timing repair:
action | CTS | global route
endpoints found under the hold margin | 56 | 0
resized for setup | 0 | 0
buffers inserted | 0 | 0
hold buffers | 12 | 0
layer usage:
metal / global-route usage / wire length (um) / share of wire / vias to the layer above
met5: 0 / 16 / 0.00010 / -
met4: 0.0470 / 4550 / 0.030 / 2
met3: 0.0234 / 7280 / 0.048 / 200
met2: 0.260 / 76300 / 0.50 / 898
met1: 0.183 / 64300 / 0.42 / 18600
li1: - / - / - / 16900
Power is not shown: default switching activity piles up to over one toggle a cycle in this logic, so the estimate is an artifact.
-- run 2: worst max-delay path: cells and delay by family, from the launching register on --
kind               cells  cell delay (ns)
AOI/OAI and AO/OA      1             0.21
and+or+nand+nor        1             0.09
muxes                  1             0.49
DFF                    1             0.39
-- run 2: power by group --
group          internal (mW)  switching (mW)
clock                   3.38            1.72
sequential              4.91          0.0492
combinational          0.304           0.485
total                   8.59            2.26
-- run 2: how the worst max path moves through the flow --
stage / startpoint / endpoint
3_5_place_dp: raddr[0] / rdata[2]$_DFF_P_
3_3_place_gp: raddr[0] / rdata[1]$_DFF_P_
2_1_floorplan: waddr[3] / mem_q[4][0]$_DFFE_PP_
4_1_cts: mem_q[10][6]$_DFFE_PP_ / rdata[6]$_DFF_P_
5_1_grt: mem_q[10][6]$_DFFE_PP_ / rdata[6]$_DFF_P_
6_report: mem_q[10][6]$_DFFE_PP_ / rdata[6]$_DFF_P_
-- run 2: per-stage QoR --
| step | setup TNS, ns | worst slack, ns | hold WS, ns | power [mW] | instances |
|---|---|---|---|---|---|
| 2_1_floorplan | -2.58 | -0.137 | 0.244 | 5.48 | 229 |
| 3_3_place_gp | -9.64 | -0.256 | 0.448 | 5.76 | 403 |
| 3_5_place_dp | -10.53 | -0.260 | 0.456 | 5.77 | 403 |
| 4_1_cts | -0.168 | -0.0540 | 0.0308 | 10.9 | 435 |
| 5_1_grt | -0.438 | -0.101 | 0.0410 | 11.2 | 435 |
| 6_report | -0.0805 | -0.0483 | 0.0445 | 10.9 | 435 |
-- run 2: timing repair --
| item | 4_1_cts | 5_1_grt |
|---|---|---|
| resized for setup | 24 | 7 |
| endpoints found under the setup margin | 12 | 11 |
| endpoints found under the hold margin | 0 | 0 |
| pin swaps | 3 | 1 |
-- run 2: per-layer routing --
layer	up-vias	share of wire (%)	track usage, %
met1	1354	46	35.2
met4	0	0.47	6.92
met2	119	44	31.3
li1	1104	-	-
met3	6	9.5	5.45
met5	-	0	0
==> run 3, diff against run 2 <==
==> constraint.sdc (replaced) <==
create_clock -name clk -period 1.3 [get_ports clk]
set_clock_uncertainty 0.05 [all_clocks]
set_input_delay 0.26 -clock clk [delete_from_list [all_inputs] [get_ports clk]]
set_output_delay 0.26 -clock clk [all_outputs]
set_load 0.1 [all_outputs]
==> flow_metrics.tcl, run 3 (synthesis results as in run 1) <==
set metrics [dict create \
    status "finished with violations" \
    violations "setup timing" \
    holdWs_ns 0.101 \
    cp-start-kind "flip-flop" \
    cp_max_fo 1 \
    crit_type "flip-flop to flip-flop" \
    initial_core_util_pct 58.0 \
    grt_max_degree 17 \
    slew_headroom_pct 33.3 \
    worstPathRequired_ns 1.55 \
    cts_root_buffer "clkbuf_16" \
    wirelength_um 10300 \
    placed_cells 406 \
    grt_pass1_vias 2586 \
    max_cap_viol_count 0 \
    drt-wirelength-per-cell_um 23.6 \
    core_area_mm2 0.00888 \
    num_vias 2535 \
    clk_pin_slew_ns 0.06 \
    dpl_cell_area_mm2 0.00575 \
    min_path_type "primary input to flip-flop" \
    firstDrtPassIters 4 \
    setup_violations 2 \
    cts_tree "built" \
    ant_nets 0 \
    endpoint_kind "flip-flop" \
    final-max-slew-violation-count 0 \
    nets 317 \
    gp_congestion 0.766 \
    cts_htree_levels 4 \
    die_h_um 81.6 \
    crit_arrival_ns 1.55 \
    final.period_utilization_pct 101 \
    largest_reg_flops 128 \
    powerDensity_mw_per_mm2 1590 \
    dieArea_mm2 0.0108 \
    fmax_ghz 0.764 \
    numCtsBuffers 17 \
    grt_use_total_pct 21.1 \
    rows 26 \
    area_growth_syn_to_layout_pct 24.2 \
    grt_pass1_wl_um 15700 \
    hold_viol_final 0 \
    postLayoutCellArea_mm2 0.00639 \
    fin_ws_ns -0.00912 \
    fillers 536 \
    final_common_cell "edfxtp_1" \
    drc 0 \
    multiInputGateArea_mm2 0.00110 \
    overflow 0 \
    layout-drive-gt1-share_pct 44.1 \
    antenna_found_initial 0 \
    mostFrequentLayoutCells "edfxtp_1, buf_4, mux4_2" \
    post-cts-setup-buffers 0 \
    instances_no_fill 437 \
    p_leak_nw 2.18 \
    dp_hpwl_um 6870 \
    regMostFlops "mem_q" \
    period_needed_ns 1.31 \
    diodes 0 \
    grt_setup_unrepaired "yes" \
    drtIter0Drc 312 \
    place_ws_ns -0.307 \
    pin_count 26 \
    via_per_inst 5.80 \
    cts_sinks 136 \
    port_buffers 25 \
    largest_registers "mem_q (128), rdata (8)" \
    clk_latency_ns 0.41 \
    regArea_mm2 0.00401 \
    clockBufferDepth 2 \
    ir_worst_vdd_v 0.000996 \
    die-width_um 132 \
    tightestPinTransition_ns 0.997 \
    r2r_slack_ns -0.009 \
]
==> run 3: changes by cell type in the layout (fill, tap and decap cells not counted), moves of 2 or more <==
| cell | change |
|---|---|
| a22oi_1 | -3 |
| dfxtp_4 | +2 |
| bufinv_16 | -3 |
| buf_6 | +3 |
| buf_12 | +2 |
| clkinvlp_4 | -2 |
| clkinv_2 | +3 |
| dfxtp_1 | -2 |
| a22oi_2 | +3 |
File: src/hdl/ddo_pkg.sv
// ----------------------------------------------------------------------------
// Odometry package
// Widths, reset values, state and command types, CORDIC arctangent table.
// ----------------------------------------------------------------------------
package ddo_pkg;

    localparam int COUNT_WIDTH  = 16;
    localparam int CORDIC_STEPS = 24;
    localparam int CIDX_W       = $clog2(CORDIC_STEPS);
    localparam int ATAN_IDX_W   = 5;
    localparam int ANG_W        = 32;
    localparam int POS_W        = 48;
    localparam int XY_W         = 33;
    localparam int DMAG_W       = COUNT_WIDTH + 32;
    localparam int MUL_A_W      = 33;
    localparam int MUL_B_W      = 32;
    localparam int PROD_W       = MUL_A_W + MUL_B_W;
    localparam int RND_W        = 34;
    localparam int TL_W         = 32;
    localparam int TPT_W        = 24;
    localparam int CFG_IDX_W    = 1;
    localparam int CFG_DATA_W   = 32;
    localparam int IN_W         = 16;

    localparam logic [TL_W-1:0]        TL_RESET      = 32'd557337;
    localparam logic [TPT_W-1:0]       TPT_RESET     = 24'd1529356;
    localparam logic signed [XY_W-1:0] CORDIC_INIT_X = 33'sd652032874;

    typedef enum logic [CFG_IDX_W-1:0] {
        REG_TICK_LENGTH   = 1'b0,
        REG_TURN_PER_TICK = 1'b1
    } t_reg_idx;

    typedef enum logic [3:0] {
        S_IDLE,
        S_HEAD,
        S_DISP,
        S_CINIT,
        S_CORD,
        S_CFIN,
        S_SIN_LO,
        S_SIN_HI,
        S_COS_LO,
        S_COS_HI,
        S_TERM_Y,
        S_ADD_Y,
        S_DONE
    } t_state;

    typedef enum logic [2:0] {
        MUL_NONE,
        MUL_HEAD,
        MUL_DISP,
        MUL_SIN_LO,
        MUL_SIN_HI,
        MUL_COS_LO,
        MUL_COS_HI
    } t_mul_op;

    typedef struct packed {
        logic              accept;
        t_mul_op           mul_op;
        logic              heading_upd;
        logic              cordic_init;
        logic              cordic_step;
        logic [CIDX_W-1:0] cordic_idx;
        logic              cordic_fin;
        logic              rnd_load;
        logic              term_load;
        logic              add_x;
        logic              add_y;
        logic              out_load;
    } t_cmd;

    typedef struct packed {
        logic out_free;
    } t_status;

    function automatic logic [29:0] atan_entry(input logic [ATAN_IDX_W-1:0] k);
        logic [29:0] v;
        case (k)
            5'd0:    v = 30'd536870912;
            5'd1:    v = 30'd316933406;
            5'd2:    v = 30'd167458907;
            5'd3:    v = 30'd85004756;
            5'd4:    v = 30'd42667331;
            5'd5:    v = 30'd21354465;
            5'd6:    v = 30'd10680862;
            5'd7:    v = 30'd5340245;
            5'd8:    v = 30'd2670163;
            5'd9:    v = 30'd1335087;
            5'd10:   v = 30'd667544;
            5'd11:   v = 30'd333772;
            5'd12:   v = 30'd166886;
            5'd13:   v = 30'd83443;
            5'd14:   v = 30'd41722;
            5'd15:   v = 30'd20861;
            5'd16:   v = 30'd10430;
            5'd17:   v = 30'd5215;
            5'd18:   v = 30'd2608;
            5'd19:   v = 30'd1304;
            5'd20:   v = 30'd652;
            5'd21:   v = 30'd326;
            5'd22:   v = 30'd163;
            5'd23:   v = 30'd81;
            5'd24:   v = 30'd41;
            5'd25:   v = 30'd20;
            5'd26:   v = 30'd10;
            5'd27:   v = 30'd5;
            5'd28:   v = 30'd3;
            5'd29:   v = 30'd1;
            5'd30:   v = 30'd1;
            default: v = 30'd0;
        endcase
        return v;
    endfunction

endpackage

—————

EXERCISE DESCRIPTION: Could you return, word for word, only the lines running from the first line of the material above to the line that contains "li1: - / - / - / 16900", inclusive?

WRITTEN SOLUTION:
timing repair:
action | CTS | global route
endpoints found under the hold margin | 56 | 0
resized for setup | 0 | 0
buffers inserted | 0 | 0
hold buffers | 12 | 0
layer usage:
metal / global-route usage / wire length (um) / share of wire / vias to the layer above
met5: 0 / 16 / 0.00010 / -
met4: 0.0470 / 4550 / 0.030 / 2
met3: 0.0234 / 7280 / 0.048 / 200
met2: 0.260 / 76300 / 0.50 / 898
met1: 0.183 / 64300 / 0.42 / 18600
li1: - / - / - / 16900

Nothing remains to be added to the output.